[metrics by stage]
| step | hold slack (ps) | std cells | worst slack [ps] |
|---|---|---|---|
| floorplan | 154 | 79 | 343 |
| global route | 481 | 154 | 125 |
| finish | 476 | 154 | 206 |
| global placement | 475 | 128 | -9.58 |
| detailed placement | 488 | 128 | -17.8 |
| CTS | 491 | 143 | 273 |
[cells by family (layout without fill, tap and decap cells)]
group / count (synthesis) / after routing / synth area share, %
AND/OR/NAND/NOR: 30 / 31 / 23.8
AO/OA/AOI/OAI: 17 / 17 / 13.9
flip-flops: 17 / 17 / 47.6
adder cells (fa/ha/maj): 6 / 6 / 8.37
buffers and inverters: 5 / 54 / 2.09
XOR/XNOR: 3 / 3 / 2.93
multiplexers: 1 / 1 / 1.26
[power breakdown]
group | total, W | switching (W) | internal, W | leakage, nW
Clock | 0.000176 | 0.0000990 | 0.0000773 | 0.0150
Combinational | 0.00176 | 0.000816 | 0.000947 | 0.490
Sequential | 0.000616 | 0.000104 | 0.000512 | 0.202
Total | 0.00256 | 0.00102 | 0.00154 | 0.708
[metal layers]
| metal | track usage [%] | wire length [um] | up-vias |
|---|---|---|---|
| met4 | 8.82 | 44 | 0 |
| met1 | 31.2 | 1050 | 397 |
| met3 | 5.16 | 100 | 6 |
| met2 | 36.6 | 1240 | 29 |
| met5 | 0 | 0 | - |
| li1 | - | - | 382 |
`src/rtl/awg_sweep_ctrl_if.sv`:
```
// Host/generator-side signal bundle for awg_sweep_ctrl: sweep configuration and
// control pulses in, generator drive and status out.
interface awg_sweep_ctrl_if #(
  parameter int unsigned FREQ_W  = 12,
  parameter int unsigned DWELL_W = 16
);
  logic [FREQ_W-1:0]  cfg_start_freq;
  logic [FREQ_W-1:0]  cfg_stop_freq;
  logic [FREQ_W-1:0]  cfg_step;
  logic [DWELL_W-1:0] cfg_dwell;
  logic [1:0]         cfg_mode;
  logic [2:0]         cfg_amp;
  logic [7:0]         cfg_phase;
  logic               start;
  logic               abort;
  logic [FREQ_W-1:0]  freq_out;
  logic [2:0]         amp_out;
  logic [7:0]         phase_out;
  logic               gen_en;
  logic               busy;
  logic               done;
  logic               step_strobe;
  logic               cfg_err;

  modport master (
    output cfg_start_freq, cfg_stop_freq, cfg_step, cfg_dwell, cfg_mode,
           cfg_amp, cfg_phase, start, abort,
    input  freq_out, amp_out, phase_out, gen_en, busy, done, step_strobe, cfg_err
  );

  modport slave (
    input  cfg_start_freq, cfg_stop_freq, cfg_step, cfg_dwell, cfg_mode,
           cfg_amp, cfg_phase, start, abort,
    output freq_out, amp_out, phase_out, gen_en, busy, done, step_strobe, cfg_err
  );
endinterface

```
`src/rtl/awg_sweep_ctrl.sv`:
```
// Frequency sweep sequencer for a square-wave generator channel: steps the
// phase-increment word between latched limits, holding each value dwell+1 clocks.
module awg_sweep_ctrl #(
  parameter int unsigned FREQ_W  = 12,
  parameter int unsigned DWELL_W = 16
) (
  input logic             clk,
  input logic             rst_n,
  awg_sweep_ctrl_if.slave bus
);

  typedef enum logic [1:0] {IDLE, RUN, DONE} state_t;

  state_t             state_q, state_d;
  logic [FREQ_W-1:0]  freq_q, freq_d;
  logic [FREQ_W-1:0]  start_q, start_d;
  logic [FREQ_W-1:0]  stop_q, stop_d;
  logic [FREQ_W-1:0]  step_q, step_d;
  logic [DWELL_W-1:0] dwell_q, dwell_d;
  logic [DWELL_W-1:0] cnt_q, cnt_d;
  logic [1:0]         mode_q, mode_d;
  logic [2:0]         amp_q, amp_d;
  logic [7:0]         phase_q, phase_d;
  logic               dir_dn_q, dir_dn_d;
  logic               gen_en_q, gen_en_d;
  logic               busy_q, busy_d;
  logic               done_q, done_d;
  logic               strobe_q, strobe_d;
  logic               err_q, err_d;

  logic [FREQ_W:0]    up_sum;
  logic [FREQ_W:0]    dn_floor;
  logic [FREQ_W-1:0]  up_next;
  logic [FREQ_W-1:0]  dn_next;
  logic               cfg_bad;

  // One extra bit keeps freq+step and start+step from wrapping near full scale.
  always_comb begin
    up_sum   = {1'b0, freq_q} + {1'b0, step_q};
    dn_floor = {1'b0, start_q} + {1'b0, step_q};
    up_next  = (up_sum >= {1'b0, stop_q}) ? stop_q : up_sum[FREQ_W-1:0];
    dn_next  = ({1'b0, freq_q} <= dn_floor) ? start_q : (freq_q - step_q);
    cfg_bad  = (bus.cfg_step == '0) || (bus.cfg_start_freq > bus.cfg_stop_freq);
  end

  always_comb begin
    state_d  = state_q;
    freq_d   = freq_q;
    start_d  = start_q;
    stop_d   = stop_q;
    step_d   = step_q;
    dwell_d  = dwell_q;
    cnt_d    = cnt_q;
    mode_d   = mode_q;
    amp_d    = amp_q;
    phase_d  = phase_q;
    dir_dn_d = dir_dn_q;
    gen_en_d = gen_en_q;
    busy_d   = busy_q;
    done_d   = 1'b0;
    strobe_d = 1'b0;
    err_d    = 1'b0;

    unique case (state_q)
      IDLE: begin
        if (bus.start && !bus.abort) begin
          if (cfg_bad) begin
            err_d = 1'b1;
          end else begin
            start_d  = bus.cfg_start_freq;
            stop_d   = bus.cfg_stop_freq;
            step_d   = bus.cfg_step;
            dwell_d  = bus.cfg_dwell;
            mode_d   = bus.cfg_mode;
            amp_d    = (bus.cfg_amp == '0) ? 3'd1 : bus.cfg_amp;
            phase_d  = bus.cfg_phase;
            freq_d   = bus.cfg_start_freq;
            cnt_d    = '0;
            dir_dn_d = 1'b0;
            state_d  = RUN;
            busy_d   = 1'b1;
            gen_en_d = 1'b1;
            strobe_d = 1'b1;
          end
        end
      end

      RUN: begin
        if (bus.abort) begin
          state_d  = IDLE;
          gen_en_d = 1'b0;
          busy_d   = 1'b0;
        end else if (cnt_q == dwell_q) begin
          cnt_d = '0;
          if (!dir_dn_q) begin
            if (freq_q != stop_q) begin
              freq_d   = up_next;
              strobe_d = 1'b1;
            end else begin
              unique case (mode_q)
                2'b01: begin
                  freq_d   = start_q;
                  strobe_d = 1'b1;
                end
                2'b10: begin
                  dir_dn_d = 1'b1;
                  freq_d   = dn_next;
                  strobe_d = 1'b1;
                end
                default: begin
                  state_d  = DONE;
                  done_d   = 1'b1;
                  busy_d   = 1'b0;
                  gen_en_d = 1'b0;
                end
              endcase
            end
          end else begin
            strobe_d = 1'b1;
            if (freq_q != start_q) begin
              freq_d = dn_next;
            end else begin
              dir_dn_d = 1'b0;
              freq_d   = up_next;
            end
          end
        end else begin
          cnt_d = cnt_q + 1'b1;
        end
      end

      DONE: begin
        state_d = IDLE;
      end

      default: begin
        state_d = IDLE;
      end
    endcase
  end

  always_ff @(posedge clk) begin
    if (!rst_n) begin
      state_q  <= IDLE;
      freq_q   <= '0;
      start_q  <= '0;
      stop_q   <= '0;
      step_q   <= '0;
      dwell_q  <= '0;
      cnt_q    <= '0;
      mode_q   <= '0;
      amp_q    <= '0;
      phase_q  <= '0;
      dir_dn_q <= 1'b0;
      gen_en_q <= 1'b0;
      busy_q   <= 1'b0;
      done_q   <= 1'b0;
      strobe_q <= 1'b0;
      err_q    <= 1'b0;
    end else begin
      state_q  <= state_d;
      freq_q   <= freq_d;
      start_q  <= start_d;
      stop_q   <= stop_d;
      step_q   <= step_d;
      dwell_q  <= dwell_d;
      cnt_q    <= cnt_d;
      mode_q   <= mode_d;
      amp_q    <= amp_d;
      phase_q  <= phase_d;
      dir_dn_q <= dir_dn_d;
      gen_en_q <= gen_en_d;
      busy_q   <= busy_d;
      done_q   <= done_d;
      strobe_q <= strobe_d;
      err_q    <= err_d;
    end
  end

  assign bus.freq_out    = freq_q;
  assign bus.amp_out     = amp_q;
  assign bus.phase_out   = phase_q;
  assign bus.gen_en      = gen_en_q;
  assign bus.busy        = busy_q;
  assign bus.done        = done_q;
  assign bus.step_strobe = strobe_q;
  assign bus.cfg_err     = err_q;

endmodule

```
`src/flat_wrapper.sv`:
```
// flat-port wrapper written by rule: the top's interface ports become plain ports
module awg_sweep_ctrl_flat 
#(
  parameter int unsigned FREQ_W  = 12,
  parameter int unsigned DWELL_W = 16
)
  (clk, rst_n, bus_cfg_start_freq, bus_cfg_stop_freq, bus_cfg_step, bus_cfg_dwell, bus_cfg_mode, bus_cfg_amp, bus_cfg_phase, bus_start, bus_abort, bus_freq_out, bus_amp_out, bus_phase_out, bus_gen_en, bus_busy, bus_done, bus_step_strobe, bus_cfg_err);
  awg_sweep_ctrl_if #(.FREQ_W(FREQ_W), .DWELL_W(DWELL_W)) bus_i ();
  input logic clk;
  input logic rst_n;
  input wire logic [$bits(bus_i.cfg_start_freq)-1:0] bus_cfg_start_freq;
  input wire logic [$bits(bus_i.cfg_stop_freq)-1:0] bus_cfg_stop_freq;
  input wire logic [$bits(bus_i.cfg_step)-1:0] bus_cfg_step;
  input wire logic [$bits(bus_i.cfg_dwell)-1:0] bus_cfg_dwell;
  input wire logic [$bits(bus_i.cfg_mode)-1:0] bus_cfg_mode;
  input wire logic [$bits(bus_i.cfg_amp)-1:0] bus_cfg_amp;
  input wire logic [$bits(bus_i.cfg_phase)-1:0] bus_cfg_phase;
  input wire logic [$bits(bus_i.start)-1:0] bus_start;
  input wire logic [$bits(bus_i.abort)-1:0] bus_abort;
  output wire logic [$bits(bus_i.freq_out)-1:0] bus_freq_out;
  output wire logic [$bits(bus_i.amp_out)-1:0] bus_amp_out;
  output wire logic [$bits(bus_i.phase_out)-1:0] bus_phase_out;
  output wire logic [$bits(bus_i.gen_en)-1:0] bus_gen_en;
  output wire logic [$bits(bus_i.busy)-1:0] bus_busy;
  output wire logic [$bits(bus_i.done)-1:0] bus_done;
  output wire logic [$bits(bus_i.step_strobe)-1:0] bus_step_strobe;
  output wire logic [$bits(bus_i.cfg_err)-1:0] bus_cfg_err;
  assign bus_i.cfg_start_freq = bus_cfg_start_freq;
  assign bus_i.cfg_stop_freq = bus_cfg_stop_freq;
  assign bus_i.cfg_step = bus_cfg_step;
  assign bus_i.cfg_dwell = bus_cfg_dwell;
  assign bus_i.cfg_mode = bus_cfg_mode;
  assign bus_i.cfg_amp = bus_cfg_amp;
  assign bus_i.cfg_phase = bus_cfg_phase;
  assign bus_i.start = bus_start;
  assign bus_i.abort = bus_abort;
  assign bus_freq_out = bus_i.freq_out;
  assign bus_amp_out = bus_i.amp_out;
  assign bus_phase_out = bus_i.phase_out;
  assign bus_gen_en = bus_i.gen_en;
  assign bus_busy = bus_i.busy;
  assign bus_done = bus_i.done;
  assign bus_step_strobe = bus_i.step_strobe;
  assign bus_cfg_err = bus_i.cfg_err;
  awg_sweep_ctrl #(.FREQ_W(FREQ_W), .DWELL_W(DWELL_W)) u_core (.clk(clk), .rst_n(rst_n), .bus(bus_i));
endmodule
```
### config.mk
export PLATFORM = sky130hd
export DESIGN_NAME = regfile_write_ctrl_flat
export DESIGN_NICKNAME = d
export VERILOG_FILES = /design/src/rtl/regfile_write_ctrl_pkg.sv /design/src/rtl/regfile_write_ctrl_if.sv /design/src/rtl/regfile_write_ctrl_rr_arbiter.sv /design/src/rtl/regfile_write_ctrl.sv /design/src/flat_wrapper.sv
export SDC_FILE = /design/constraint.sdc
export NUM_CORES = 1
export LEC_CHECK = 0
export CAP_MARGIN = 20
export CORE_MARGIN = 3
export CORE_UTILIZATION = 42
export DETAILED_ROUTE_END_ITERATION = 6
export PLACE_DENSITY = 0.91
export RECOVER_POWER = 50
export SLEW_MARGIN = 5
export SYNTH_ARGS = -nofsm -noshare
export SYNTH_HDL_FRONTEND = slang
export SYNTH_SLANG_ARGS = --single-unit
### constraint.sdc
create_clock -name clk -period 3.4 [get_ports clk]
set_input_delay 0.34 -clock clk [delete_from_list [all_inputs] [get_ports clk]]
set_output_delay 0.34 -clock clk [all_outputs]
set_load 0.01 [all_outputs]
•••
* [Problem to work on]:
Scan the records above for the lines holding "flip-flops: 17 / 17 / 47.6" and "met5 | 0 | 0 | - |". Transcribe those two and every line between them word for word, and no others.

* [Result for this task]:
flip-flops: 17 / 17 / 47.6
adder cells (fa/ha/maj): 6 / 6 / 8.37
buffers and inverters: 5 / 54 / 2.09
XOR/XNOR: 3 / 3 / 2.93
multiplexers: 1 / 1 / 1.26
[power breakdown]
group | total, W | switching (W) | internal, W | leakage, nW
Clock | 0.000176 | 0.0000990 | 0.0000773 | 0.0150
Combinational | 0.00176 | 0.000816 | 0.000947 | 0.490
Sequential | 0.000616 | 0.000104 | 0.000512 | 0.202
Total | 0.00256 | 0.00102 | 0.00154 | 0.708
[metal layers]
| metal | track usage [%] | wire length [um] | up-vias |
|---|---|---|---|
| met4 | 8.82 | 44 | 0 |
| met1 | 31.2 | 1050 | 397 |
| met3 | 5.16 | 100 | 6 |
| met2 | 36.6 | 1240 | 29 |
| met5 | 0 | 0 | - |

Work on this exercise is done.